King of the Vapes: Kevin Drake

“It's not that I'm a troublemaker,” Kevin Drake says, smiling across the table at his girlfriend/business partner, Meg Strouse (who once worked for OC Weekly). “I just don't like to be told what to do.”

He's the owner of e-liquid company Drake's Vapes, but the thin, 34-year-old with bright blue eyes doesn't resemble a bro blowing obnoxious plumes of smoke in public. Instead, Drake's face is the kind needed by the vape community to gain mainstream acceptance: a serious entrepreneur, constantly working to make Drake's and Vape Goddess, Strouse's company, the most top-of-the-line, professional and safe e-liquid companies out there.

Drake doesn't come from business school or even the suit-and-tie world.

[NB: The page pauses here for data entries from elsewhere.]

File: src/rtl/wb_port_arbiter.sv
// Register-file write-port arbiter.
// Merges never-stalled ALU writebacks with variable-latency load returns into a
// single registered RegWrite/WriteReg/WriteData stream. Load returns that lose
// arbitration wait in a small in-order buffer. A younger ALU write to the same
// register cancels older buffered loads (WAW kill). busy_vec reports which
// registers still have a live buffered write.
module wb_port_arbiter #(
    parameter int DEPTH = 4,
    parameter int AW    = 2,
    parameter int DW    = 32
) (
    input  logic          clk,
    input  logic          rst_n,
    input  logic          alu_valid,
    input  logic [4:0]    alu_reg,
    input  logic [DW-1:0] alu_data,
    input  logic          mem_valid,
    output logic          mem_ready,
    input  logic [4:0]    mem_reg,
    input  logic [DW-1:0] mem_data,
    output logic          RegWrite,
    output logic [4:0]    WriteReg,
    output logic [DW-1:0] WriteData,
    output logic [31:0]   busy_vec
);

    localparam logic [AW:0] CNT_FULL = (AW+1)'(DEPTH);

    // Load-return buffer: payload arrays plus a per-entry live bit.
    logic [4:0]       fifo_reg  [DEPTH];
    logic [DW-1:0]    fifo_data [DEPTH];
    logic [DEPTH-1:0] fifo_valid;
    logic [AW-1:0]    head;
    logic [AW-1:0]    tail;
    logic [AW:0]      count;

    logic          fifo_empty;
    logic          alu_issue;
    logic          mem_acc;
    logic          mem_live;
    logic          pop;
    logic          push;
    logic          issue;
    logic [4:0]    issue_reg;
    logic [DW-1:0] issue_data;

    // Ready depends only on registered occupancy, never on this cycle's inputs.
    assign mem_ready  = (count != CNT_FULL);
    assign fifo_empty = (count == '0);
    assign alu_issue  = alu_valid && (alu_reg != 5'd0);
    assign mem_acc    = mem_valid && mem_ready;
    // An accepted load survives unless it targets r0 or a same-cycle ALU write
    // to the same register supersedes it.
    assign mem_live   = mem_acc && (mem_reg != 5'd0) &&
                        !(alu_issue && (mem_reg == alu_reg));

    // Select at most one write per cycle: ALU, then buffer head, then bypass.
    always_comb begin
        // NOTE: every output of a combinational block gets a default first so
        // no path leaves it unassigned, which would infer a latch.
        pop        = 1'b0;
        push       = 1'b0;
        issue      = 1'b0;
        issue_reg  = alu_reg;
        issue_data = alu_data;
        if (alu_issue) begin
            issue = 1'b1;
            push  = mem_live;
        end else if (!fifo_empty) begin
            // A killed head is still popped, costing one idle output cycle.
            pop        = 1'b1;
            issue      = fifo_valid[head];
            issue_reg  = fifo_reg[head];
            issue_data = fifo_data[head];
            push       = mem_live;
        end else if (mem_live) begin
            issue      = 1'b1;
            issue_reg  = mem_reg;
            issue_data = mem_data;
        end
    end

    // Buffer control: pointers, occupancy and per-entry live bits.
    always_ff @(posedge clk or negedge rst_n) begin
        if (!rst_n) begin
            // NOTE: sequential state uses non-blocking assignments so every
            // register samples the pre-edge values regardless of statement order.
            head       <= '0;
            tail       <= '0;
            count      <= '0;
            fifo_valid <= '0;
        end else begin
            if (alu_issue) begin
                for (int i = 0; i < DEPTH; i++) begin
                    if (fifo_reg[i] == alu_reg) fifo_valid[i] <= 1'b0;
                end
            end
            if (pop) begin
                fifo_valid[head] <= 1'b0;
                head             <= head + 1'b1;
            end
            if (push) begin
                fifo_valid[tail] <= 1'b1;
                tail             <= tail + 1'b1;
            end
            if (push && !pop)      count <= count + 1'b1;
            else if (pop && !push) count <= count - 1'b1;
        end
    end

    // Buffer payload storage, written on push only.
    always_ff @(posedge clk) begin
        // NOTE: payload arrays are not reset; the reset live bits guarantee no
        // stale entry is ever issued or reported busy.
        if (push) begin
            fifo_reg[tail]  <= mem_reg;
            fifo_data[tail] <= mem_data;
        end
    end

    // Registered write port; address and data hold when no write issues.
    always_ff @(posedge clk or negedge rst_n) begin
        if (!rst_n) begin
            RegWrite  <= 1'b0;
            WriteReg  <= '0;
            WriteData <= '0;
        end else begin
            RegWrite <= issue;
            if (issue) begin
                WriteReg  <= issue_reg;
                WriteData <= issue_data;
            end
        end
    end

    // Hazard report: OR of destination registers over live buffered entries.
    always_comb begin
        busy_vec = '0;
        for (int i = 0; i < DEPTH; i++) begin
            if (fifo_valid[i]) busy_vec[fifo_reg[i]] = 1'b1;
        end
    end

endmodule

File: config.mk
export PLATFORM = sky130hd
export DESIGN_NAME = wb_port_arbiter
export DESIGN_NICKNAME = d
export VERILOG_FILES = /design/src/rtl/wb_port_arbiter.sv
export SDC_FILE = /design/constraint.sdc
export NUM_CORES = 1
export LEC_CHECK = 0
export ABC_AREA = 1
export CAP_MARGIN = 20
export CORE_ASPECT_RATIO = 1.4
export CORE_MARGIN = 4
export CORE_UTILIZATION = 55
export CTS_BUF_LIST = sky130_fd_sc_hd__clkbuf_2 sky130_fd_sc_hd__clkbuf_4 sky130_fd_sc_hd__clkbuf_8
export CTS_CLUSTER_SIZE = 12
export DETAILED_ROUTE_END_ITERATION = 10
export PLACE_DENSITY_LB_ADDON = 0.1
export SLEW_MARGIN = 20
export SYNTH_ARGS = -nofsm -noshare
export SYNTH_HDL_FRONTEND = slang
export SYNTH_SLANG_ARGS = --single-unit
export TNS_END_PERCENT = 20
File: constraint.sdc
create_clock -name clk -period 3.27 [get_ports clk]
set_input_delay 0.4905 -clock clk [delete_from_list [all_inputs] [get_ports clk]]
set_output_delay 0.4905 -clock clk [all_outputs]
set_load 0.1 [all_outputs]
# Yosys cells after proc, flatten, opt, wreduce, memory -nomap -nowiden
# Memories as Yosys holds them, arrays and structs flattened.
# Cells that the tools add are included.
[totals]
mem_count = 2
input_bits = 78
ramBits = 148
reg_bits = 49
elab_cells = 99
out_inout_bits = 71
[classes]
bitwise_logic = 6
order_cmp = 12
add_sub_neg = 4
n_eq_ne = 6
n_mux = 42
n_reduce_logical = 20
[mem_list]
columns = ["name", "depth", "word_bits", "rd", "rd_clocked_by_memory_dff", "wr", "line", "rtl"]
rows = [
  ["fifo_data", 4, 32, 1, 0, 1, "31", "logic [DW-1:0] fifo_data [DEPTH];"],
  ["fifo_reg", 4, 5, 5, 0, 1, "30", "logic [4:0] fifo_reg [DEPTH];"],
]
[op_table]
columns = ["cell", "count"]
rows = [
  ["32-bit two-way mux", 7],
  ["32-bit OR", 3],
  ["5-bit == test", 5],
  ["5-bit by 6-bit less-than comparator with 1-bit output, second input constant", 4],
  ["1-bit demux with 5-bit select", 4],
  ["5-bit by 1-bit greater-or-equal comparator with 1-bit output, second input constant", 4],
  ["1-bit two-way mux", 20],
  ["5-bit two-way mux", 3],
  ["1-bit logical AND", 13],
  ["4-bit two-way mux", 3],
  ["5-bit nonzero test", 2],
  ["2-bit by 3-bit less-than comparator with 1-bit output, second input constant", 2],
  ["3-bit two-way mux", 2],
  ["2-bit by 1-bit adder with 2-bit output, second input constant", 2],
  ["4-bit AND", 1],
  ["1-bit demux with 2-bit select", 2],
  ["2-bit by 1-bit greater-or-equal comparator with 1-bit output, second input constant", 2],
  ["4-bit inverter", 1],
  ["4-bit OR", 1],
  ["3-bit by 1-bit adder with 3-bit output, second input constant", 1],
  ["1-bit zero test", 3],
  ["3-bit zero test", 1],
  ["3-bit != test, second input constant", 1],
  ["3-bit by 1-bit subtractor with 3-bit output, second input constant", 1],
  ["2 further kinds", 2],
]

# Logic depth before layout (Yosys ltp)
# Gate-level depths: netlist of run 1.
[depth]
ltp_word = 11
mapped_depth = 15
depth_no_buf = 13

# Least setup slack after synthesis of run 1
# OpenSTA, ideal clock, no wires.
[synth_timing]
path_type = "reg2reg"
startpoint = "register count[0]"
endpoint = "memory fifo_data[0][0] (enable)"
slack_ns = 0.080
t_arrival_ns = 2.798
path_buffers = 1
stages_incl_launch_ff = 10
period_less_slack_ns = 3.190
setup_ns = 0.392
required_ns = 2.878
cell_sequence = "dfrtp_1 > inv_1 > nand3_1 > nand3_1 > inv_1 > nand2_1 > buf_6 > a21oi_4 > nand2_1 > inv_1"
[synth_via]
elab_chain_len = 8
elab_cells_between_ends = 9
classes_between = "eq/ne: 1; mux: 4; reduce/logical: 4"
[synth_rtl]
columns = ["item", "line", "rtl"]
rows = [
  ["start: declaration", "35", "logic [AW:0] count;"],
  ["start signal: assignment", "106", "if (push && !pop) count <= count + 1'b1;"],
  ["start signal: assignment", "107", "else if (pop && !push) count <= count - 1'b1;"],
  ["3-bit != test (*)", "48", "assign mem_ready = (count != CNT_FULL);"],
  ["named net mem_ready", "18", "output logic mem_ready,"],
  ["1-bit logical AND (*)", "51", "assign mem_acc = mem_valid && mem_ready;"],
  ["1-bit logical AND (*) (2 in series)", "54", "assign mem_live = mem_acc && (mem_reg != 5'd0) &&"],
  ["1-bit two-way mux", "69", "end else if (!fifo_empty) begin"],
  ["1-bit two-way mux (*)", "66", "if (alu_issue) begin"],
  ["1-bit two-way mux (*)", "115", "if (push) begin"],
  ["1-bit two-way mux (implied by the code) (*)", "117", "fifo_data[tail] <= mem_data;"],
  ["end: declaration", "31", ""],
]
# The timed path passes the listed nets; every way through them passes the cells marked *.

# Worst setup path after layout of run 1
[layout_timing]
startpoint = "register fifo_valid[2]"
endpoint = "output busy_vec[10]"
[layout_via]
elab_chain_len = 3
[layout_rtl]
columns = ["item", "line", "rtl"]
rows = [
  ["start: declaration", "32", "logic [DEPTH-1:0] fifo_valid;"],
  ["start signal: assignment", "91", "fifo_valid <= '0;"],
  ["start signal: indexed assignment", "95", "if (fifo_reg[i] == alu_reg) fifo_valid[i] <= 1'b0;"],
  ["start signal: indexed assignment", "99", "fifo_valid[head] <= 1'b0;"],
  ["32-bit two-way mux (*)", "140", "if (fifo_valid[i]) busy_vec[fifo_reg[i]] = 1'b1;"],
  ["32-bit OR (no line)", "-", ""],
  ["32-bit two-way mux (*)", "140", ""],
  ["end: declaration", "24", "output logic [31:0] busy_vec"],
]
# Every way passes the cells marked *; elsewhere a longest branch is shown, timed or not.

==> results of run 1 <==
-- worst max-delay path by stage --
stage	slack (ns)	start	cells past startpoint	to
floorplan	0.08	count[0]$_DFFE_PN0P_	9	fifo_data[0][0]$_DFFE_PP_
global placement	0.48	alu_reg[4]	13	WriteData[19]$_DFFE_PN0P_
detailed placement	0.40	mem_reg[3]	10	fifo_data[2][8]$_DFFE_PP_
CTS	0.59	fifo_reg[2][4]$_DFFE_PP_	5	busy_vec[24]
global route	0.44	fifo_reg[2][4]$_DFFE_PP_	5	busy_vec[25]
finish	0.56	fifo_valid[2]$_DFF_PN0_	5	busy_vec[10]
-- layout make-up --
cell class                      count  area [sq um]
Sequential cell                   197          5670
Inverter                          150           566
Tap cell                          244           305
Timing Repair Buffer              178          1660
Multi-Input combinational cell    793          4000
Clock buffer                       18           248
Clock inverter                     14           160
Fill cell                        1608          6140
-- Yosys cell counts, drive strengths merged, types with 6 or more instances --
cell type	n	share of area (%)
xnor2	13	1.1
xor2	14	1.2
o221ai	32	2.6
o21ai	28	1.4
edfxtp	148	42
buf	45	2.7
dfrtp	49	12
inv	150	5.3
nand3	220	10
nor2	17	0.72
nand2	370	13
a21oi	40	2.0
clkbuf	25	0.88
o22a	31	2.6
ha	8	0.94
a211oi	6	0.42
-- per-layer routing --
layer,share of wire (%),track usage [%],wire (um)
met1,38,34.6,11700
met4,3.2,13.3,1000
met2,51,50.7,15700
met5,0,0,0
met3,7.8,4.54,2400
-- power by group through the flow --
stage / Clock (W) / Combinational (W) / Sequential [W]
floorplan: 0 / 0.00332 / 0.00549
global placement: 0 / 0.00675 / 0.00381
detailed placement: 0 / 0.00681 / 0.00382
CTS: 0.00162 / 0.00683 / 0.00377
global route: 0.00173 / 0.00735 / 0.00384
finish: 0.00161 / 0.00682 / 0.00377
-- worst register-to-register path, cell delays in order, from the launching register on --
cell	delay [ns]
sky130_fd_sc_hd__dfrtp_1	0.42
sky130_fd_sc_hd__inv_1	0.09
sky130_fd_sc_hd__nand3_1	0.18
sky130_fd_sc_hd__nand3_1	0.17
sky130_fd_sc_hd__inv_1	0.14
sky130_fd_sc_hd__nand2_1	0.12
sky130_fd_sc_hd__a21oi_4	0.21
sky130_fd_sc_hd__nand2_1	0.11
sky130_fd_sc_hd__inv_1	0.09
sky130_fd_sc_hd__buf_4	0.35
-- per-stage QoR --
stage / setup slack, ns / area (sq um) / hold slack, ns / utilization, %
6_report: 0.559 / 12600 / 0.171 / 67.2
5_1_grt: 0.441 / 12600 / 0.203 / 67.2
4_1_cts: 0.588 / 12600 / 0.189 / 67.2
3_5_place_dp: 0.397 / 12200 / 0.465 / 65.1
3_3_place_gp: 0.479 / 12200 / 0.463 / 65.1
2_1_floorplan: 0.0803 / 10600 / 0.195 / -
-- cell families (layout without fill, tap and decap cells) --
family          count (synthesis)  count (layout)  synth area share [%]
buf+inv                       220             360                  8.96
fa+ha+maj                       9               9                  1.13
flops                         197             197                  53.4
simple gates                  617             617                  25.0
compound gates                140             140                  9.25
xor+xnor                       27              27                  2.23
==> run summary, run 1 <==
The max-slew violation count is 0, and the maximum number of pins on one net before global-route repair is 46. In the routed layout, each cell is associated on average with a via count of 5.73. Data on the critical path arrives at its endpoint at 2.22 ns. In the synthesized netlist, the number of instances is 1210. Global routing consumed, over all layers together, 28.7% of the routing resources. Once layout is complete, the cells apart from fillers number 1594. The number of buffers added to fix hold violations after cts was 0; the register bit total from synthesis was 197. The register with the most flip-flops in the layout has 128 of them. The H-tree generated during clock tree synthesis spans 4 levels. The synthesized area was 10600 sq um; the peak supply drop was 631 uV. The count of buffers added on input and output ports is 148. Global routing finished with a remaining overflow of 0.

The count of final hold-check violations is 0. The area added between synthesis and finish was 18.8%. Sequential cells account for 30.9% of the total power.

Clock tree synthesis selected as its root buffer the cell sky130_fd_sc_hd__clkbuf_8. The largest stage delay on the critical path is 0.50 ns, and the setup TNS is 0 ns. The logs give 1562 for the cell total after placement and 59 for the floorplan row count.

The run gives 0.369 GHz as the achievable clock frequency. The kind of cell adding the most delay to the critical path is buffers and inverters. The die is 125 um wide. Setup violations remaining at the end of the flow were counted as 0. The switching share of power was 52.4%. The run finished with clean final reports. The deepest clock path buffer count was 2; the final-stage net count was 1424. The average instance in the mapped netlist occupies 8.77 sq um. Dividing the detail-routed wire length by the instance count gives 19.3 um. The tools report the estimated wirelength of the detail-placed design as 20800 um. TritonCTS built the clock tree. The slowest stage of the critical path is the sky130_fd_sc_hd__dfrtp_1 cell. The clock transition at the registers of the reported paths is 0.11 ns.

The critical path's most frequent cell was sky130_fd_sc_hd__inv_1. The run gives 2.78 ns as the required time of the critical path. The run gives 0 as the post-route antenna net violation count.

The number of buffer and inverter instances along the worst setup path came out at 3. The tools report the global-route wire length before repair as 48400 um. The overall die height works out to 172 um. The signal on the critical path passes through inv_1 > nor3_1 > inv_1 > o221ai_1 > buf_4.

TritonCTS created 17 clock buffers. DRC violation count after routing: 0. By startpoint and endpoint, the worst setup path is classified as reg2out. After the first detailed-routing iteration, the DRC count stood at 698. In this run the power density over the cells is 968 nW/um^2.

The slew at the pin with the worst max-slew slack is 1.02 ns. The fraction of the cycle the final worst path needs works out to 82.9%. Across the run, the number of max-cap violations was 0.

The routed design could run at a clock period as short as 2.71 ns. 0 antenna diodes ended up in the layout. In this run, synthesis inferred 148 flip-flops with an integrated enable.

In the synthesized netlist the dominant register cell turns out to be sky130_fd_sc_hd__edfxtp_1. The die covers 21600 sq um. The Yosys step of the flow raised 0 warnings.

The tools report the startpoint of the worst register-to-register path as count[0]$_DFFE_PN0P_. STA classifies the critical path startpoint as a flip-flop. For this design the top-level I/O count stands at 149. In this run the critical register-to-register path is captured at fifo_data[2][10]$_DFFE_PP_. The starting density of the core was 56.6%. For the number of global-route vias before repair, the log shows 8967. Setup repair after global routing left no endpoint under its margin. The total via count after detailed routing is 9138.

The worst clock skew was 0.0324 ns; the share of post-route cells with drive strength above 1 was 9.19%. The number of different library cells used by synthesis comes to 39. For the worst-skew pair, the clock arrives at the later sink with an insertion delay of 0.48 ns. The combinational fraction of design power was 55.9%; the headroom to the max-slew limit was 32.0%. The worst setup path is captured at an output port. Buffers added to address setup during post-CTS repair amount to 0.

The most common library cell in the layout ignoring fill and taps is sky130_fd_sc_hd__nand2_1. The total area inside the core boundary comes to 18800 sq um. Across all register-to-register paths, the minimum setup slack is 1.06 ns.

The pre-antenna-repair detailed-routing pass consisted of 5 iterations. Sequential cells were found to cover 53.4% of the synthesized design area. The internal portion of total power is 0.00581 W, and the critical-path maximum fanout is 7. Wires add up to 30800 um.

For this design the static power due to leakage is 5.51 nW. For this run, asynchronously set or reset flops after synthesis account for 24.9%. The clock network accounts for 13.2% of the total power. The switching power of the nets was 0.00639 W; the number of instances resized during post-cts repair was 0.

In the layout the commonest cells are sky130_fd_sc_hd__nand2_1, sky130_fd_sc_hd__nand3_1, sky130_fd_sc_hd__edfxtp_1, sky130_fd_sc_hd__inv_1, sky130_fd_sc_hd__clkdlybuf4s50_1. The path class of the tightest hold or removal check is in2async. The congestion estimate from routability-driven global placement came to 0.959. Counting cells, the worst reg-to-reg path comes to 9. The tools report the number of nets produced by synthesis as 1297. The clock sink total is 197, and the total power of the final layout is 0.0122 W. Initial antenna violation count: 0.
No activity file was read; power rests on OpenSTA's default activity.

It's been an arduous journey from an ideal California childhood to being a rock star to drunken debauchery to prison time to finally landing as a mellow, handpan-playing, small business owner. By 18, he was expelled from two schools and constantly getting in trouble with police, whether for graffiti or reckless driving. At 22, Drake joined Jared Leto's band, Thirty Seconds to Mars. “That was when my alcoholism started,” he says. “It's not their fault; it's just tour life.”

The combination of being on the road for months at a time combined with Leto's nightly reviews of each show, broken down frame by frame, made Drake go off the deep end. He quit the band after a couple of years, and then slinked into a booze-filled world that reached its nadir in 2007, when Drake faced his second DUI charge and was dropped into a nine-month in-patient rehab. After that, it was straight to Jamestown State Prison and Fire Camp for 44 months. Drake's daughter was born while he was there. “There's gotta be a yin to the yang,” he says. “If you go that far into your own hell, you need to come back up.”

When Drake was finally released, he was broke. He quit smoking at the request of his daughter and discovered e-cigarettes, the industry that would re-define his life. “I love creating flavors, the passion, the creativity,” Drake enthuses. “I'll spend 10 hours a day trying to perfect a flavor.” He's already worked on making his products something the FDA will approve. “We're working with a professional distributor called eGains and moving production to an OSHA-certified facility.”

Yet it goes beyond the physical product. Drake says he's up against not only Big Tobacco, but also distasteful, cultural images associated with vaping. “We know tobacco companies are going to come after vape companies one day, and being a mom-and-pop shop isn't going to work,” he says. “We need to be able to stand up to them.”

While Drake is a big supporter of regulation, he also worries about the social implications. “I have a problem when women are treated like objects, and you see that in the vape industry,” he says. “That's why [Drake's Vapes and Vape Goddess] want to empower women. We've realized it isn't a fad and want to elevate.”

Nowadays, Drake plays music with his band Polaroid Kiss and strives to improve his business. “That's what the American Dream is for me,” he says. “I just want to play music and use my money to help people.”